§ **Requirement**: Where does the string "about" occur in the entries below? Copy every line where it does.

** Dataset records follows **

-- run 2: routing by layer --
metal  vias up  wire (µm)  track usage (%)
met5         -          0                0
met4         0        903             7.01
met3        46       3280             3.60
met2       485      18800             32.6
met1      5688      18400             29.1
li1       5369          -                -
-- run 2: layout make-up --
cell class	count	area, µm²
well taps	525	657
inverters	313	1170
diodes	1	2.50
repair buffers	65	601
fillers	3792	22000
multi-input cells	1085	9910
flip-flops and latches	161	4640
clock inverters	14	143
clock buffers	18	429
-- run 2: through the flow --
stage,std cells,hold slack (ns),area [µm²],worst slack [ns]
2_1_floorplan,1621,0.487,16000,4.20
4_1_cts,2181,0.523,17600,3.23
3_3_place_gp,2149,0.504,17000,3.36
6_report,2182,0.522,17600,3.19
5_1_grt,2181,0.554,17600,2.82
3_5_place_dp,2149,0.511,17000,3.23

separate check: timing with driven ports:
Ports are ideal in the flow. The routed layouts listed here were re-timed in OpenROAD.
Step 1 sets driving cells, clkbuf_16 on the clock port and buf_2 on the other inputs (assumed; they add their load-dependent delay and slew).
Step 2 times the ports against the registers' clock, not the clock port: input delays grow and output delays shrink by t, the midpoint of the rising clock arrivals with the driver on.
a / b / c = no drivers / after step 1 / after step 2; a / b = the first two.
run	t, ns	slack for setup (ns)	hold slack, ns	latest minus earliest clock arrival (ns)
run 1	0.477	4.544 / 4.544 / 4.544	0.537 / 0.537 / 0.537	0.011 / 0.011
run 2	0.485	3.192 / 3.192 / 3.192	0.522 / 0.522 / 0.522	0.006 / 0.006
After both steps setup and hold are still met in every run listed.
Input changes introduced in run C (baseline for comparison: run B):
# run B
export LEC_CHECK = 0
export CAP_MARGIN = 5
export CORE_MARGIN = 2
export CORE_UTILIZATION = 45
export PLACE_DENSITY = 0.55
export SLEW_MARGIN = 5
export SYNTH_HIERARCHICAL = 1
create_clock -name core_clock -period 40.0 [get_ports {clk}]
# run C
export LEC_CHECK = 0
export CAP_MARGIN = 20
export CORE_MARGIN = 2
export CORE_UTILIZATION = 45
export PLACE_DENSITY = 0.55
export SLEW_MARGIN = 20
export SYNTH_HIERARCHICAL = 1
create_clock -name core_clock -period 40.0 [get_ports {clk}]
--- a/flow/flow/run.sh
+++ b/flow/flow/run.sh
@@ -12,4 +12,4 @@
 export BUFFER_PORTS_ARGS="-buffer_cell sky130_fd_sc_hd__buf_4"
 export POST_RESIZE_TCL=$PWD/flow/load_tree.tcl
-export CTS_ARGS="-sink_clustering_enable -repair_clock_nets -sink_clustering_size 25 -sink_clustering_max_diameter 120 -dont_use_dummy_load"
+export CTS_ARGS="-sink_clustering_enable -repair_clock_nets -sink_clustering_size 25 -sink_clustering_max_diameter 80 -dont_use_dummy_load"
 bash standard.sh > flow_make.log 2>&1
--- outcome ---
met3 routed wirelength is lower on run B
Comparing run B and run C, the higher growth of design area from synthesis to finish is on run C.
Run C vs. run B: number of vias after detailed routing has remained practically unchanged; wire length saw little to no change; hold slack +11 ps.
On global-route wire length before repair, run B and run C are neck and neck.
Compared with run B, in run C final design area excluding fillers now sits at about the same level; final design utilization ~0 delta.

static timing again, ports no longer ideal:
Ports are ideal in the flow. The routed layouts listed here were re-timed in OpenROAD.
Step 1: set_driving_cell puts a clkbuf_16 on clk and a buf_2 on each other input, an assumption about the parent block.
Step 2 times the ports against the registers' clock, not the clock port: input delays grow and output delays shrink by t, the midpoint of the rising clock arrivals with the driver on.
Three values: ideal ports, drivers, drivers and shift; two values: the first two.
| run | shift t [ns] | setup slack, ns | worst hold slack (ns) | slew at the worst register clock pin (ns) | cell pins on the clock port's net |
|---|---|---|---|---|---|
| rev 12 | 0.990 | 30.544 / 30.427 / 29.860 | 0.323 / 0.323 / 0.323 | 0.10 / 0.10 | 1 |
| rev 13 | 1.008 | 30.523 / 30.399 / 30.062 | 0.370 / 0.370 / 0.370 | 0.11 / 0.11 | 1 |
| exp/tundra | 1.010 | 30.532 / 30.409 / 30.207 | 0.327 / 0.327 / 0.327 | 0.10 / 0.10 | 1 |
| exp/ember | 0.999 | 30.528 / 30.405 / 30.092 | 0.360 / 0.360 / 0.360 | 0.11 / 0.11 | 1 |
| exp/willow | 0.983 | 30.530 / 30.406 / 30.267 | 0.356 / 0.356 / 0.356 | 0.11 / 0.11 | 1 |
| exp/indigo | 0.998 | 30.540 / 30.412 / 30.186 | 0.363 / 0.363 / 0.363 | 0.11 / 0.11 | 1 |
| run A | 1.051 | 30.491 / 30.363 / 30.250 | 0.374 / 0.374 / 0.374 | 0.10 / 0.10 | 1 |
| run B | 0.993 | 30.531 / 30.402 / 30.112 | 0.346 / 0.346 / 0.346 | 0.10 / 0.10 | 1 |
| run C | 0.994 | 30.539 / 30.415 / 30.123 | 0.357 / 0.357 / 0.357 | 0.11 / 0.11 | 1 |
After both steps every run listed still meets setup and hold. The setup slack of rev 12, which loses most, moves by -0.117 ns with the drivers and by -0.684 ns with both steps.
Background: an optimization exercise with open tools, aiming at small area, a short achievable clock period and few clock cycles. Do not read the settings as production practice.
Where RTL was checked, it was by simulation tests only, not by an equivalence proof against the original.
No activity file was given, so power comes from the tool's default toggle rates.

## alpha
==> flow/design.v <==
module axi4_mgr # (
  parameter unsigned AXI4_ADDR_WIDTH    = 32,
  parameter unsigned AXI4_DATA_WIDTH    = 64,
  parameter unsigned AXI_XSIZE         = (AXI4_DATA_WIDTH / 8),
  parameter unsigned DATA_COUNT_WIDTH  =  8
) (
  input  logic                         clk_i,
  input  logic                         rstn_i,
  input  logic [                2-1:0] req_i,
  input  logic [  AXI4_ADDR_WIDTH-1:0] axi_wr_addr_i,
  input  logic [  AXI4_ADDR_WIDTH-1:0] axi_rd_addr_i,
  input  logic                         wr_fifo_gnt_i,
  input  logic                         rd_fifo_req_i,
  input  logic [  AXI4_DATA_WIDTH-1:0] wr_fifo_data_i,
  input  logic [ DATA_COUNT_WIDTH-1:0] wr_data_count_i,
  input  logic [ DATA_COUNT_WIDTH-1:0] rd_data_count_i,
  output logic [                2-1:0] busy_o,    
  output logic [                2-1:0] wr_err_o,  
  output logic [                2-1:0] rd_err_o,  
  output logic                         wr_fifo_req_o,
  output logic                         rd_fifo_gnt_o,
  output logic [  AXI4_DATA_WIDTH-1:0] rd_fifo_data_o,
  output logic [  AXI4_ADDR_WIDTH-1:0] m_axi_aw_addr,
  output logic [                8-1:0] m_axi_aw_len,
  output logic [                3-1:0] m_axi_aw_size,
  output logic [                2-1:0] m_axi_aw_burst,
  output logic                         m_axi_aw_valid,
  input  logic                         m_axi_aw_ready,
  output logic [  AXI4_DATA_WIDTH-1:0] m_axi_w_data,
  output logic [AXI4_DATA_WIDTH/8-1:0] m_axi_w_strb,
  output logic                         m_axi_w_last,
  output logic                         m_axi_w_valid,
  input  logic                         m_axi_w_ready,
  input  logic [                2-1:0] m_axi_b_resp,
  input  logic                         m_axi_b_valid,
  output logic                         m_axi_b_ready,
  output logic [  AXI4_ADDR_WIDTH-1:0] m_axi_ar_addr,
  output logic [                8-1:0] m_axi_ar_len,
  output logic [                3-1:0] m_axi_ar_size,
  output logic [                2-1:0] m_axi_ar_burst,
  output logic                         m_axi_ar_valid,
  input  logic                         m_axi_ar_ready,
  input  logic [  AXI4_DATA_WIDTH-1:0] m_axi_r_data,
  input  logic [                2-1:0] m_axi_r_resp,
  input  logic                         m_axi_r_last,
  input  logic                         m_axi_r_valid,
  output logic                         m_axi_r_ready
);
  localparam int AW = AXI4_ADDR_WIDTH;
  logic          busy_wr_r, aw_valid_r, w_valid_r;
  logic [AW-1:3] aw_addr_r;
  logic [   7:0] aw_len_r;      
  logic [   1:0] wr_err_r;
  logic          busy_rd_r, ar_valid_r;
  logic [AW-1:3] ar_addr_r;
  logic [   7:0] ar_len_r;
  logic [   1:0] rd_err_r;
  logic wr_start, rd_start, w_hs, r_hs;
  assign wr_start = req_i[0] & ~busy_wr_r & (wr_data_count_i != '0);
  assign rd_start = req_i[1] & ~busy_rd_r & (rd_data_count_i != '0);
  assign w_hs     = w_valid_r & m_axi_w_ready;
  assign r_hs     = m_axi_r_valid & rd_fifo_req_i;
  assign busy_o         = {busy_rd_r, busy_wr_r};
  assign wr_err_o       = wr_err_r;
  assign rd_err_o       = rd_err_r;
  assign m_axi_aw_addr  = {aw_addr_r, 3'b000};
  assign m_axi_aw_len   = aw_len_r;
  assign m_axi_aw_size  = $clog2(AXI_XSIZE);
  assign m_axi_aw_burst = 2'b01;
  assign m_axi_aw_valid = aw_valid_r;
  assign m_axi_w_data   = wr_fifo_data_i;
  assign m_axi_w_strb   = '1;
  assign m_axi_w_last   = (aw_len_r == '0);
  assign m_axi_w_valid  = w_valid_r;
  assign wr_fifo_req_o  = w_hs;
  assign m_axi_b_ready  = 1'b1;
  assign m_axi_ar_addr  = {ar_addr_r, 3'b000};
  assign m_axi_ar_len   = ar_len_r;
  assign m_axi_ar_size  = $clog2(AXI_XSIZE);
  assign m_axi_ar_burst = 2'b01;
  assign m_axi_ar_valid = ar_valid_r;
  assign m_axi_r_ready  = rd_fifo_req_i;
  assign rd_fifo_gnt_o  = r_hs;
  assign rd_fifo_data_o = m_axi_r_data;
  always_ff @(posedge clk_i or negedge rstn_i) begin
    if (~rstn_i) begin
      busy_wr_r  <= 1'b0;
      aw_valid_r <= 1'b0;
      w_valid_r  <= 1'b0;
    end else begin
      if (wr_start) begin
        busy_wr_r  <= 1'b1;
        aw_valid_r <= 1'b1;
      end else if (aw_valid_r) begin
        if (m_axi_aw_ready) begin
          aw_valid_r <= 1'b0;
          w_valid_r  <= 1'b1;
        end
      end else if (w_valid_r) begin
        if (m_axi_w_ready && aw_len_r == '0) w_valid_r <= 1'b0;
      end else if (m_axi_b_valid) begin
        busy_wr_r <= 1'b0;
      end
    end
  end
  always_ff @(posedge clk_i) begin
    if (~busy_wr_r) begin
      aw_addr_r <= axi_wr_addr_i[AW-1:3];
      aw_len_r  <= wr_data_count_i - 8'd1;
    end else if (w_hs) begin
      aw_len_r  <= aw_len_r - 8'd1;
    end
  end
  always_ff @(posedge clk_i or negedge rstn_i) begin
    if (~rstn_i) begin
      busy_rd_r  <= 1'b0;
      ar_valid_r <= 1'b0;
    end else begin
      if (rd_start) begin
        busy_rd_r  <= 1'b1;
        ar_valid_r <= 1'b1;
      end else if (ar_valid_r) begin
        if (m_axi_ar_ready) ar_valid_r <= 1'b0;
      end else if (r_hs && m_axi_r_last) begin
        busy_rd_r <= 1'b0;
      end
    end
  end
  always_ff @(posedge clk_i) begin
    if (~busy_rd_r) begin
      ar_addr_r <= axi_rd_addr_i[AW-1:3];
      ar_len_r  <= rd_data_count_i - 8'd1;
    end
  end
  always_ff @(posedge clk_i or negedge rstn_i) begin
    if (~rstn_i) begin
      wr_err_r <= '0;
      rd_err_r <= '0;
    end else begin
      if (~busy_wr_r & req_i[0])   wr_err_r <= '0;
      else if (m_axi_b_resp != '0) wr_err_r <= m_axi_b_resp;
      if (~busy_rd_r & req_i[1])   rd_err_r <= '0;
      else if (m_axi_r_resp != '0) rd_err_r <= m_axi_r_resp;
    end
  end
endmodule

** End of Dataset records **

§ **Response below**:
Compared with run B, in run C final design area excluding fillers now sits at about the same level; final design utilization ~0 delta.
Step 1: set_driving_cell puts a clkbuf_16 on clk and a buf_2 on each other input, an assumption about the parent block.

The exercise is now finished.